Arms Race in Evolution of Metabolic Diversity

Within a few years after new chemicals, pesticides or antibiotics enter the biosphere, pathways evolve to allow the compounds to support growth of bacteria. Often the chemicals must be modified to make them less susceptible to biodegradation if they are to remain effective. There seems to be a similar arms race in natural ecosystems among the organisms that engage in chemical communication and defense. Plants produce allelopathic chemicals to suppress competing species or pathogens. Once bacteria evolve the ability to degrade such chemicals their effectiveness would be reduced. Allelopathic plants often produce multiple analogs of the active chemicals which suggests the operation of an arms race among the plants, the target species and the bacteria. Stilbenes such as resveratrol are antifungal compounds produced by a variety of plants including peanuts and grapes. In peanuts resveratrol is accompanied by up to 20 different homologs. We found that resveratrol is readily biodegraded by a diverse community of bacteria in the rhizosphere. The initial attack is catalyzed by an oxygenase closely related to carotenoid cleavage oxygenases including lignostilbene dioxygenase.
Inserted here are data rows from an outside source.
## config.mk

```make
export PLATFORM = sky130hd
export DESIGN_NAME = gis_interrupt_ctrl
export DESIGN_NICKNAME = d
export VERILOG_FILES = /design/src/gis_pkg.sv /design/src/gis_status_writer.sv /design/src/gis_interrupt_ctrl.sv
export SDC_FILE = /design/constraint.sdc
export NUM_CORES = 1
export LEC_CHECK = 0
export CAP_MARGIN = 5
export CORE_MARGIN = 1.5
export CORE_UTILIZATION = 30
export CTS_CLUSTER_DIAMETER = 60
export DETAILED_ROUTE_END_ITERATION = 16
export DONT_BUFFER_PORTS = 1
export SLEW_MARGIN = 30
export SYNTH_ARGS = -nofsm -noshare
export SYNTH_HDL_FRONTEND = slang
export SYNTH_SLANG_ARGS = --single-unit
```

## constraint.sdc

```tcl
create_clock -name sys_clk -period 2 [get_ports sys_clk]
set_input_delay 0.2 -clock sys_clk [delete_from_list [all_inputs] [get_ports sys_clk]]
set_output_delay 0.2 -clock sys_clk [all_outputs]
set_load 0.05 [all_outputs]
```

## src/gis_pkg.sv

```systemverilog
package gis_pkg;

   // Register map, byte addresses
   localparam logic [15:0] STATUS_PAGE_ADDRESS_OFFSET = 16'h2080;
   localparam logic [15:0] STATUS_WRITE_MASK_OFFSET = 16'h2098;
   localparam logic [15:0] INTERRUPT_ENABLE_OFFSET = 16'h20A0;
   localparam logic [15:0] INTERRUPT_IDENTITY_OFFSET = 16'h20A4;
   localparam logic [15:0] INTERRUPT_MASK_OFFSET = 16'h20A8;
   localparam logic [15:0] INTERRUPT_LIVE_STATUS_OFFSET = 16'h20AC;
   localparam logic [15:0] ERROR_IDENTITY_OFFSET = 16'h20B0;
   localparam logic [15:0] ERROR_MASK_OFFSET = 16'h20B4;
   localparam logic [15:0] ERROR_LIVE_STATUS_OFFSET = 16'h20B8;

   // Reset values
   localparam logic [31:0] STATUS_PAGE_ADDRESS_RESET = 32'h1FFFF000;
   localparam logic [31:0] STATUS_WRITE_MASK_RESET = 32'hFFFEDFFF;
   localparam logic [31:0] INTERRUPT_ENABLE_RESET = 32'h00000000;
   localparam logic [31:0] INTERRUPT_IDENTITY_RESET = 32'h00000000;
   localparam logic [31:0] INTERRUPT_MASK_RESET = 32'hFFFEDFFF;
   localparam logic [31:0] INTERRUPT_LIVE_STATUS_RESET = 32'h00000000;
   localparam logic [15:0] ERROR_IDENTITY_RESET = 16'h0000;
   localparam logic [15:0] ERROR_MASK_RESET = 16'hFFFD;

   // Field positions and layouts
   localparam int STATUS_WIDTH = 32;
   localparam int ERROR_WIDTH = 16;
   localparam int SYNC_STATUS_BIT = 12;
   localparam int FLIP_PENDING_BIT = 8;
   localparam int MASTER_ERROR_BIT = 15;
   localparam int USER_INTERRUPT_BIT = 1;
   localparam int FATAL_ERROR_LSB = 10;
   localparam int FATAL_ERROR_MSB = 15;
   localparam int COMMAND_ERROR_BIT = 9;
   localparam logic [15:0] FATAL_ERROR_BITS = 16'hFC00;
   localparam logic [31:0] STATUS_PAGE_ADDRESS_FIELD = 32'hFFFFF000;
   localparam logic [31:0] STATUS_SLOT_DWORD = 32'h00000000;
   localparam logic [31:0] DWORD_BYTES = 32'h00000004;

   typedef enum logic [0:0] {
      GIS_WRITE_IDLE,
      GIS_WRITE_BUSY
   } gis_write_state_type;

endpackage

```

## src/gis_status_writer.sv

```systemverilog
`timescale 1ns/100ps

module gis_status_writer (
   // Clock and reset
   input wire logic sys_clk,
   input wire logic reset,
   // Request from the status logic
   input wire logic trigger,
   input wire logic [31:0] status_word,
   input wire logic [31:0] page_base,
   // Memory write port
   output logic status_write_valid,
   input wire logic status_write_ready,
   output logic [31:0] status_write_address,
   output logic [31:0] status_write_data
);
   import gis_pkg::*;

   gis_write_state_type state;
   gis_write_state_type next_state;
   logic again;
   wire accepted = status_write_valid && status_write_ready;
   wire load = trigger && (state == GIS_WRITE_IDLE || accepted);

   assign status_write_valid = (state == GIS_WRITE_BUSY);

   always_comb begin
      next_state = state;
      unique case (state)
         GIS_WRITE_IDLE: begin
            if (trigger) begin
               next_state = GIS_WRITE_BUSY;
            end
         end
         GIS_WRITE_BUSY: begin
            if (accepted && !trigger && !again) begin
               next_state = GIS_WRITE_IDLE;
            end
         end
      endcase
   end

   // Change during a held write is sent again with the newest word
   always_ff @(posedge sys_clk) begin
      if (reset) begin
         state <= GIS_WRITE_IDLE;
         again <= 1'b0;
         status_write_address <= 32'h00000000;
         status_write_data <= 32'h00000000;
      end else begin
         state <= next_state;
         if (load || (accepted && again)) begin
            status_write_data <= status_word;
            status_write_address <= (page_base & STATUS_PAGE_ADDRESS_FIELD)
               + STATUS_SLOT_DWORD * DWORD_BYTES;
         end
         if (accepted) begin
            again <= 1'b0;
         end else if (trigger && state == GIS_WRITE_BUSY) begin
            again <= 1'b1;
         end
      end
   end

endmodule

```

## src/gis_interrupt_ctrl.sv

```systemverilog
// Function
// - Unmasked status change, e.g. flip pending bit 8, writes status word; mask resets to FFFEDFFF.
// - Set identity bit with enable raises interrupt; disabled bits still readable.
// - Unmasked live status bits latch into identity until written with one.
// - Sync flush completion toggles status bit 12.
// - Interrupt mask zero passes status to identity; resets to FFFEDFFF.
// - Live status register is read-only, current conditions, reset zero.
// - User interrupt status is only a short pulse.
// - Master error status bit is OR of error identity bits.
// - Error status latches into error identity only when unmasked.
// - Error identity bits 9:0 stay set until written with one.
// - Bits 15:10 set on decode parser mapping error; cleared by reset only.
// - Bit 9 set on media decode parser command error.
// - Status word goes to DWord 0 of the status page.
`timescale 1ns/100ps

module gis_interrupt_ctrl (
   // Clock and reset
   input wire logic sys_clk,
   input wire logic reset,
   // Register access
   input wire logic [15:0] mmio_address,
   input wire logic mmio_write,
   input wire logic mmio_read,
   input wire logic [31:0] mmio_write_data,
   output logic [31:0] mmio_read_data,
   output logic mmio_read_valid,
   // Interrupt sources
   input wire logic [31:0] source_status,
   input wire logic sync_flush_done,
   input wire logic [15:0] error_source_status,
   input wire logic decode_parser_mapping_error,
   input wire logic decode_parser_command_error,
   // Processor interrupt
   output logic cpu_interrupt,
   // Status page write
   output logic status_write_valid,
   input wire logic status_write_ready,
   output logic [31:0] status_write_address,
   output logic [31:0] status_write_data
);
   import gis_pkg::*;

   generate
      if (SYNC_STATUS_BIT == MASTER_ERROR_BIT || FATAL_ERROR_MSB >= ERROR_WIDTH
            || COMMAND_ERROR_BIT >= FATAL_ERROR_LSB) begin : bad_layout
         $error("gis_interrupt_ctrl: inconsistent bit layout");
      end
   endgenerate

   function automatic logic hit(input logic [15:0] address, input logic [15:0] offset);
      hit = (address == offset);
   endfunction

   // Registers
   logic [31:0] status_page_address;
   logic [31:0] status_write_mask;
   logic [31:0] interrupt_enable;
   logic [31:0] interrupt_identity;
   logic [31:0] interrupt_mask;
   logic [31:0] interrupt_live_status;
   logic [15:0] error_identity;
   logic [15:0] error_mask;
   logic [15:0] error_live_status;
   logic sync_toggle;
   logic [31:0] previous_status;

   // Address decode
   wire write_page = mmio_write && hit(mmio_address, STATUS_PAGE_ADDRESS_OFFSET);
   wire write_status_mask = mmio_write && hit(mmio_address, STATUS_WRITE_MASK_OFFSET);
   wire write_enable = mmio_write && hit(mmio_address, INTERRUPT_ENABLE_OFFSET);
   wire write_identity = mmio_write && hit(mmio_address, INTERRUPT_IDENTITY_OFFSET);
   wire write_mask = mmio_write && hit(mmio_address, INTERRUPT_MASK_OFFSET);
   wire write_error_identity = mmio_write && hit(mmio_address, ERROR_IDENTITY_OFFSET);
   wire write_error_mask = mmio_write && hit(mmio_address, ERROR_MASK_OFFSET);

   // Error path
   wire [15:0] next_error_live;
   assign next_error_live[FATAL_ERROR_MSB:FATAL_ERROR_LSB] =
      {(FATAL_ERROR_MSB - FATAL_ERROR_LSB + 1){decode_parser_mapping_error}}
      | error_source_status[FATAL_ERROR_MSB:FATAL_ERROR_LSB];
   assign next_error_live[COMMAND_ERROR_BIT] = decode_parser_command_error
      | error_source_status[COMMAND_ERROR_BIT];
   assign next_error_live[COMMAND_ERROR_BIT-1:0] = error_source_status[COMMAND_ERROR_BIT-1:0];

   wire [15:0] error_set = error_live_status & ~error_mask;
   wire [15:0] error_clear = (write_error_identity ? mmio_write_data[15:0] : 16'h0000)
      & ~FATAL_ERROR_BITS;
   wire [15:0] next_error_identity = (error_identity & ~error_clear) | error_set;

   // Live status vector
   logic [31:0] next_live;
   always_comb begin
      next_live = source_status;
      next_live[SYNC_STATUS_BIT] = sync_toggle;
      next_live[MASTER_ERROR_BIT] = |error_identity;
   end

   // Interrupt identity path
   wire [31:0] identity_set = interrupt_live_status & ~interrupt_mask;
   wire [31:0] identity_clear = write_identity ? mmio_write_data : 32'h00000000;
   wire [31:0] next_identity = (interrupt_identity & ~identity_clear) | identity_set;

   // Status change that is unmasked for the status page write
   wire [31:0] changed = interrupt_live_status ^ previous_status;
   wire status_trigger = |(changed & ~status_write_mask);

   assign cpu_interrupt = |(interrupt_identity & interrupt_enable);

   always_ff @(posedge sys_clk) begin
      if (reset) begin
         sync_toggle <= 1'b0;
         previous_status <= INTERRUPT_LIVE_STATUS_RESET;
         interrupt_live_status <= INTERRUPT_LIVE_STATUS_RESET;
         error_live_status <= 16'h0000;
      end else begin
         if (sync_flush_done) begin
            sync_toggle <= ~sync_toggle;
         end
         previous_status <= interrupt_live_status;
         interrupt_live_status <= next_live;
         error_live_status <= next_error_live;
      end
   end

   always_ff @(posedge sys_clk) begin
      if (reset) begin
         interrupt_identity <= INTERRUPT_IDENTITY_RESET;
         error_identity <= ERROR_IDENTITY_RESET;
      end else begin
         interrupt_identity <= next_identity;
         error_identity <= next_error_identity;
      end
   end

   always_ff @(posedge sys_clk) begin
      if (reset) begin
         status_page_address <= STATUS_PAGE_ADDRESS_RESET;
         status_write_mask <= STATUS_WRITE_MASK_RESET;
         interrupt_enable <= INTERRUPT_ENABLE_RESET;
         interrupt_mask <= INTERRUPT_MASK_RESET;
         error_mask <= ERROR_MASK_RESET;
      end else begin
         if (write_page) begin
            status_page_address <= mmio_write_data & STATUS_PAGE_ADDRESS_FIELD;
         end
         if (write_status_mask) begin
            status_write_mask <= mmio_write_data;
         end
         if (write_enable) begin
            interrupt_enable <= mmio_write_data;
         end
         if (write_mask) begin
            interrupt_mask <= mmio_write_data;
         end
         if (write_error_mask) begin
            error_mask <= mmio_write_data[15:0];
         end
      end
   end

   // Read path, one cycle latency; unmapped addresses read zero
   logic [31:0] next_read_data;
   always_comb begin
      next_read_data = 32'h00000000;
      if (hit(mmio_address, STATUS_PAGE_ADDRESS_OFFSET)) begin
         next_read_data = status_page_address;
      end else if (hit(mmio_address, STATUS_WRITE_MASK_OFFSET)) begin
         next_read_data = status_write_mask;
      end else if (hit(mmio_address, INTERRUPT_ENABLE_OFFSET)) begin
         next_read_data = interrupt_enable;
      end else if (hit(mmio_address, INTERRUPT_IDENTITY_OFFSET)) begin
         next_read_data = interrupt_identity;
      end else if (hit(mmio_address, INTERRUPT_MASK_OFFSET)) begin
         next_read_data = interrupt_mask;
      end else if (hit(mmio_address, INTERRUPT_LIVE_STATUS_OFFSET)) begin
         next_read_data = interrupt_live_status;
      end else if (hit(mmio_address, ERROR_IDENTITY_OFFSET)) begin
         next_read_data = {16'h0000, error_identity};
      end else if (hit(mmio_address, ERROR_MASK_OFFSET)) begin
         next_read_data = {16'h0000, error_mask};
      end else if (hit(mmio_address, ERROR_LIVE_STATUS_OFFSET)) begin
         next_read_data = {16'h0000, error_live_status};
      end
   end

   always_ff @(posedge sys_clk) begin
      if (reset) begin
         mmio_read_data <= 32'h00000000;
         mmio_read_valid <= 1'b0;
      end else begin
         mmio_read_valid <= mmio_read;
         if (mmio_read) begin
            mmio_read_data <= next_read_data;
         end
      end
   end

   gis_status_writer u_gis_status_writer (
      .sys_clk(sys_clk),
      .reset(reset),
      .trigger(status_trigger),
      .status_word(interrupt_live_status),
      .page_base(status_page_address),
      .status_write_valid(status_write_valid),
      .status_write_ready(status_write_ready),
      .status_write_address(status_write_address),
      .status_write_data(status_write_data)
   );

endmodule

```

# --- Yosys cells after proc, flatten, opt, wreduce, memory -nomap -nowiden ---
# Index checks and enable logic that the tools add are counted.
word_totals:
  mem_bits_rw: 0
  reg_bits: 348
  elab_cells: 79
  rom_bits: 0
  latch_bits: 0
  memories: 0
op_classes:
  muxes: 14
  n_div: 0
  add_sub_neg: 0
  n_eq_ne: 9
  bitwise_logic: 18
  mul: 0
  n_lt_le_gt_ge: 0
  shift: 0
  reduce_logical: 21
ops:
  columns: ["cell", "n"]
  rows:
  - ["$mux 32", 7]
  - ["$eq 16x14->1 const B", 9]
  - ["$and 32x32->32", 4]
  - ["$not 32->32", 3]
  - ["$reduce_or 32->1", 2]
  - ["$mux 16", 3]
  - ["$and 16x16->16", 2]
  - ["$or 32x32->32", 1]
  - ["$xor 32x32->32", 1]
  - ["$not 10->16", 1]
  - ["$not 16->16", 1]
  - ["$or 16x16->16", 1]
  - ["$reduce_or 16->1", 1]
  - ["$logic_and 1x1->1", 13]
  - ["$mux 10", 1]
  - ["$or 6x6->6", 1]
  - ["$logic_not 1->1", 2]
  - ["$logic_or 1x1->1", 2]
  - ["$mux 1", 2]
  - ["$not 1->1", 2]
  - ["$pmux 1 s2", 1]
  - ["$reduce_or 2->1", 1]
  - ["$or 1x1->1", 1]

# --- Depth between registers and ports, before layout ---
logic_depth:
  depth_word: 10
  ltp_mapped: 10
  depth_no_buf: 6

# --- Hierarchy ---
# From an unflattened synthesis, not the netlist that was laid out.
unflattened:
  hier_cells: 1745
  hier_area_um2: 15143.3
by_module_without_submodules:
  columns: ["mod", "n_inst", "cells_per_inst", "area_per_inst_um2"]
  rows:
  - ["gis_interrupt_ctrl", 1, 1497, 12628.4]
  - ["gis_status_writer", 1, 248, 2514.9]

# --- Worst setup path after synthesis ---
# OpenSTA, ideal clock, no wires.
synth_timing:
  kind: "in2reg"
  startpoint: "input mmio_address[2]"
  endpoint: "register mmio_read_data[20]"
  t_arrival_ns: 1.766
  stages: 7
  slack_ns: 0.077
  setup_ns: 0.157
  cell_sequence: "clkbuf_1 > clkbuf_1 > mux2_2 > a22oi_1 > nor2_1 > a2111oi_0 > a2111oi_2"
synth_between:
  elab_chain_len: 7
  elab_cells_between_ends: 12
synth_rtl:
  columns: ["element", "line_no", "text"]
  rows:
  - ["start, declared", "gis_interrupt_ctrl.sv:22", "input wire logic [15:0] mmio_address,"]
  - ["$eq 16x14->1", "gis_interrupt_ctrl.sv:52", "hit = (address == offset);"]
  - ["$mux 32", "gis_interrupt_ctrl.sv:176", "end else if (hit(mmio_address, INTERRUPT_LIVE_STATUS_OFFSET)) begin"]
  - ["$mux 32", "gis_interrupt_ctrl.sv:174", "end else if (hit(mmio_address, INTERRUPT_MASK_OFFSET)) begin"]
  - ["$mux 32", "gis_interrupt_ctrl.sv:172", "end else if (hit(mmio_address, INTERRUPT_IDENTITY_OFFSET)) begin"]
  - ["$mux 32", "gis_interrupt_ctrl.sv:170", "end else if (hit(mmio_address, INTERRUPT_ENABLE_OFFSET)) begin"]
  - ["$mux 32", "gis_interrupt_ctrl.sv:168", "end else if (hit(mmio_address, STATUS_WRITE_MASK_OFFSET)) begin"]
  - ["$mux 32 (*)", "gis_interrupt_ctrl.sv:166", "if (hit(mmio_address, STATUS_PAGE_ADDRESS_OFFSET)) begin"]
  - ["end signal, assigned", "gis_interrupt_ctrl.sv:194", "mmio_read_data <= next_read_data;"]
  - ["end, declared", "gis_interrupt_ctrl.sv:26", "output logic [31:0] mmio_read_data,"]
# Mark *: on every way between the ends. The rest lies on a longest branch, timed or not.
# A chain may end at the register's enable or synchronous reset.

# --- Final worst setup path ---
layout_timing:
  startpoint: "register interrupt_enable[7]"
  endpoint: "output cpu_interrupt"
layout_between:
  elab_chain_len: 2
layout_rtl:
  columns: ["element", "line_no", "text"]
  rows:
  - ["start, declared", "gis_interrupt_ctrl.sv:58", "logic [31:0] interrupt_enable;"]
  - ["start signal, assigned", "gis_interrupt_ctrl.sv:151", "interrupt_enable <= mmio_write_data;"]
  - ["$and 32x32->32", "gis_interrupt_ctrl.sv:108", "assign cpu_interrupt = |(interrupt_identity & interrupt_enable);"]
  - ["$reduce_or 32->1", "gis_interrupt_ctrl.sv:108", null]
  - ["end, declared", "gis_interrupt_ctrl.sv:35", "output logic cpu_interrupt,"]
# Every way passes these cells.

==> metrics.cfg <==
[clocking]
tritoncts=yes
clk_latency_ns=0.57
cts_made_buffers=40
h-tree-depth=2
clock-sinks=348
cts.clk_slew.worst_paths_ns=0.06
clock_tree.root_cell=clkbuf_16
ctsLongestPathBuffers=3

[yosys]
syn_area_um2=15870
synthTopCellsByArea=dfxtp_1, nand2_1, nor2b_1, mux2i_1, nor2_1
synth_top_area_share_pct=43.89
ys_seq_elements=348
synth_commonest_cells=nand2_1, dfxtp_1, nor2b_1, nor2_1, clkbuf_1
syn_inst=1884
async_flop_share_pct=0
avgSynthCellArea_um2=8.425
synth_area_leader_cell=dfxtp_1
synth_edf_count=0
ys.flop_type=dfxtp_1
ys_seq_area_share_pct=43.89
ys_warn_count=0
ys_types=64
yosysMostFrequentCell=nand2_1

[pwr]
p_sw_w=0.004946
p_int_w=0.01271
powerDensity_nw_per_um2=777.5
total_power_w=0.01766
max-vdd-ir-drop_mv=0.5703
p_leak_nw=8.825
pwr-share-comb_pct=15.7
swShare_pct=28.01
p_seq_share_pct=41.5
clkPwrFrac_pct=42.8

[outcome]
violations=negative setup slack
outcome=complete, but fails checks

[detailed_routing]
drtIter0Drc=1836
vias=16120
vias_per_cell=5.600
dr.pass1.iters=6
post-route-drc-count=0
wire_per_inst_um=24.04
ant_nets=0
wl_um=69230

[sta]
tightest_slew_ns=0.7438
slew_violations=0
hold_viol=0
tns_ns=-6.791
fin_crit_sh_pct=118.8
finalSetupViolCount=55
layout_setup_ws_ns=-0.3754
period_minus_slack_ns=2.375
skew_ns=0.02300
rsz0062_at_grt=yes
holdWs_ns=0.03918
max_clock_freq_ghz=0.4210
relSlewSlack_pct=50.41

[hold_path]
hold_start=mmio_read
min_path_type=input pin to flop
whs_path_depth=2
holdPathEnd=mmio_read_data[19]

[setup_path]
r2r_setup_slack_ns=-0.21
crit_required_ns=1.80
cp_num_buf_inv=1
cp-end-kind=output pin
critPathLaunchType=flop
critPathMaxFanout=3
max_stage_delay_ns=0.62
setup.worst_path.class=flop to output pin
cp_slowest_cell=or4_4
reg2reg_from=interrupt_live_status[25]
cp_cell_sequence=a22oi_2 > nand4_1 > or4_4 > buf_8
rr_worst_depth=8
critPathTopFamily=simple AND/OR/NAND/NOR gates
reg2reg_to=u_gis_status_writer.status_write_data[23]
cp.arrival_ns=2.18

[cells_and_area]
final_core_util_pct=43.31
final_area_um2=22710
final_nets=2265
drive_above_1_share_pct=21.21
synthToLayoutAreaGrowth_pct=43.09

[grt]
grt_pass1_wl_um=98560
grt_start_max_net_pins=132
gr-total-overflow=0
first_global_vias=15470
grt.total_usage_pct=24.13
antenna_found_initial=4

[placed_design]
dpl_cell_area_um2=17630
dp_hpwl_um=41220
portBuffers=0
place.gp.congestion=0.8765

[floorplanning]
start_util_pct=30.27
die_w_um=233.0
die-area_um2=54300
core_um2=52450
pin_count=203
die_y_um=233.0
rows=84

[run]
drv_cap=0

-- how the worst max path moves through the flow --
stage | endpoint | cells past startpoint | start | slack (ns)
floorplan | mmio_read_data[20] | 7 | mmio_address[2] | 0.08
global placement | u_gis_status_writer.status_write_data[28] | 6 | interrupt_live_status[14] | -0.47
detailed placement | u_gis_status_writer.status_write_data[6] | 6 | interrupt_live_status[14] | -0.61
CTS | cpu_interrupt | 5 | interrupt_enable[30] | -0.38
global route | cpu_interrupt | 5 | interrupt_enable[9] | -0.39
finish | cpu_interrupt | 4 | interrupt_enable[7] | -0.38
-- repair_timing --
action / CTS / global route
gates resized for setup: 89 / 204
hold buffers: 198 / 1
gates cloned: 8 / 7
pin swaps: 30 / 30
setup endpoints to repair: 55 / 101
hold endpoints to repair: 307 / 1
setup buffers: 7 / 1
-- flip-flops by register name (all words and copies together) (netlist names), 20 cells and up --
| signal | cells |
|---|---|
| interrupt_enable | 32 |
| interrupt_identity | 32 |
| interrupt_live_status | 32 |
| interrupt_mask | 32 |
| mmio_read_data | 32 |
| previous_status | 32 |
| status_page_address | 20 |
| status_write_mask | 32 |
| u_gis_status_writer.status_write_address | 20 |
| u_gis_status_writer.status_write_data | 32 |
-- kinds of logic after synthesis --
family | share of synthesized area [%]
XOR/XNOR | 1.821
multiplexers | 5.218
buffers and inverters | 5.384
AND/OR/NAND/NOR | 24.22
other | 0.02363
AO/OA/AOI/OAI | 19.44
flip-flops | 43.89
-- layout make-up --
| type | instances | area [um2] |
|---|---|---|
| inverters | 24 | 95.09 |
| flip-flops and latches | 348 | 6998 |
| clock inverters | 9 | 110.1 |
| well taps | 688 | 860.8 |
| fillers | 4934 | 29730 |
| diodes | 3 | 7.507 |
| repair buffers | 393 | 4073 |
| multi-input cells | 1354 | 9351 |
| clock buffers | 60 | 1217 |
-- power by group through the flow --
| stage | Combinational (W) | Sequential, W | Clock [W] |
|---|---|---|---|
| 2_1_floorplan | 0.000842 | 0.00786 | 0 |
| 3_3_place_gp | 0.00167 | 0.00746 | 0 |
| 3_5_place_dp | 0.00169 | 0.00746 | 0 |
| 4_1_cts | 0.00233 | 0.00732 | 0.00758 |
| 5_1_grt | 0.00287 | 0.00735 | 0.00787 |
| 6_report | 0.00277 | 0.00733 | 0.00756 |
-- metal layers --
metal  track usage (%)  up-vias  routed length, um
li1                  -     7212                  -
met1             30.50     7851              27600
met5                 0        -                 51
met4             10.24        4               3030
met3             5.625      180               6616
met2             39.18      874              31920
The initial enzyme has very limited activity toward the most common homologs of resveratrol which suggests they are more recently evolved and less susceptible to biodegradation. Such an arms race could account for many of the myriad small organic compounds produced in the biosphere. Understanding the ecological roles of bacterial catabolic pathways could provide the basis for interventions to limit the spread of invasive plants or improve the defenses of agriculturally important crops.